There are lessons to be learned from these waivers, and it is worth quoting TCCRI's 2019 Free Enterprise, Energy, & Infrastructure Task Force Report with respect to occupational licensing waivers granted during the response to Hurricane Harvey:
Governor Abbott has used this authority extensively, with hundreds of statutes and rules still in suspension. Many of these relate to occupational licensing. Waivers include suspension of just about every registration, renewal, and continuing education requirement for health professionals, suspension of all necessary statutes and rules prohibiting health care professionals licensed out-of-state from practicing in Texas, and suspension of a host of licensing requirements for professions like plumbers, peace officers, psychologists, private security personnel, continuing education requirements of all licenses under TDLR’s purview within the affected counties, and many others.
The number of licensing suspensions for Harvey are so numerous and the term of the suspensions, and waivers so long, that there should be a study done on which license requirements were suspended or waived and what the impact was. The benefits likely far outweigh the negatives. Moreover, the decision to remove these barriers across the board in an effort to aid hurricane recovery indicates that supply limitation is a crucial element of occupational licensing. The fact that Texas needed these workers and was willing to lift the licensing requirements in order to increase that supply should be Exhibit A in terms of evidence that these licenses are not crucial in terms of the health and safety arguments presented in order to justify them in the first place.
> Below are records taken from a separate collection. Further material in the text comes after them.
$ cat src/rtl/pipeline_hazard_ctrl_if.sv
// Hazard inputs from the datapath and enable/flush outputs back to the pipeline register groups.
interface pipeline_hazard_ctrl_if #(parameter int unsigned RegAddrBits = 5);
  logic                   Tick;
  logic [RegAddrBits-1:0] ID_Rs1;
  logic [RegAddrBits-1:0] ID_Rs2;
  logic                   ID_UsesRs1;
  logic                   ID_UsesRs2;
  logic                   EX_MemRead;
  logic [RegAddrBits-1:0] EX_Rd;
  logic                   EX_BranchTaken;
  logic                   MEM_Req;
  logic                   MEM_Ready;
  logic                   PC_En;
  logic                   IFID_En;
  logic                   IDEX_En;
  logic                   EXMEM_En;
  logic                   MEMWB_En;
  logic                   IFID_Flush;
  logic                   IDEX_Flush;
  logic                   EXMEM_Flush;
  logic                   MemTimeout;
  logic [1:0]             State;

  modport master (
    output Tick, ID_Rs1, ID_Rs2, ID_UsesRs1, ID_UsesRs2, EX_MemRead, EX_Rd,
           EX_BranchTaken, MEM_Req, MEM_Ready,
    input  PC_En, IFID_En, IDEX_En, EXMEM_En, MEMWB_En,
           IFID_Flush, IDEX_Flush, EXMEM_Flush, MemTimeout, State
  );

  modport slave (
    input  Tick, ID_Rs1, ID_Rs2, ID_UsesRs1, ID_UsesRs2, EX_MemRead, EX_Rd,
           EX_BranchTaken, MEM_Req, MEM_Ready,
    output PC_En, IFID_En, IDEX_En, EXMEM_En, MEMWB_En,
           IFID_Flush, IDEX_Flush, EXMEM_Flush, MemTimeout, State
  );
endinterface

$ cat src/rtl/pipeline_hazard_ctrl_hazard_detect_unit.sv
// Combinational load-use comparator: flags an ID source that matches the non-zero destination of a load in EX.
module hazard_detect_unit #(
  parameter int unsigned RegAddrBits = 5
) (
  input  logic [RegAddrBits-1:0] id_rs1_i,
  input  logic [RegAddrBits-1:0] id_rs2_i,
  input  logic                   id_uses_rs1_i,
  input  logic                   id_uses_rs2_i,
  input  logic                   ex_mem_read_i,
  input  logic [RegAddrBits-1:0] ex_rd_i,
  output logic                   load_use_o
);
  assign load_use_o = ex_mem_read_i & (ex_rd_i != '0) &
                      ((id_uses_rs1_i & (id_rs1_i == ex_rd_i)) |
                       (id_uses_rs2_i & (id_rs2_i == ex_rd_i)));
endmodule
==> src/rtl/gray_pkg.sv <==
// Shared definitions for the Gray-code tracker family.
//   GRAY_WIDTH   : default Gray/binary width
//   GRAY_MAX_W   : widest value the decode helper accepts
//   ERR_CNT_W    : width of the illegal-step counter
//   ERR_CNT_MAX  : saturation value of that counter
//   gray_to_bin(): Gray-to-binary decode, usable by RTL and by the encoder bench
package gray_pkg;

    localparam int GRAY_WIDTH = 3;
    localparam int GRAY_MAX_W = 32;
    localparam int ERR_CNT_W  = 8;
    localparam logic [ERR_CNT_W-1:0] ERR_CNT_MAX = 8'd255;

    // Works on a zero-extended operand: leading zero Gray bits decode to
    // leading zero binary bits, so callers slice off the width they need.
    function automatic logic [GRAY_MAX_W-1:0] gray_to_bin(input logic [GRAY_MAX_W-1:0] g);
        logic [GRAY_MAX_W-1:0] b;
        b = '0;
        b[GRAY_MAX_W-1] = g[GRAY_MAX_W-1];
        for (int i = GRAY_MAX_W - 2; i >= 0; i--) begin
            b[i] = b[i+1] ^ g[i];
        end
        return b;
    endfunction

endpackage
Indeed. When proposals for new occupational licenses are made, or opposition to the repeal of existing licenses surfaces, health and safety are always the arguments presented in their defense. And yet, despite their crucial importance with respect to health and safety, they are lifted immediately when people are in their greatest time of need, and when they are most vulnerable. When the current public health crisis ends, the Texas Legislature should take a good look at every law and regulation suspended during the disaster declaration and ask whether each of those is necessary in the first place. It is likely that our economy will need a jump-start, and one place to start will be with laws and regulations that have more to do with protecting certain industries and professions than they do with protecting public health and safety.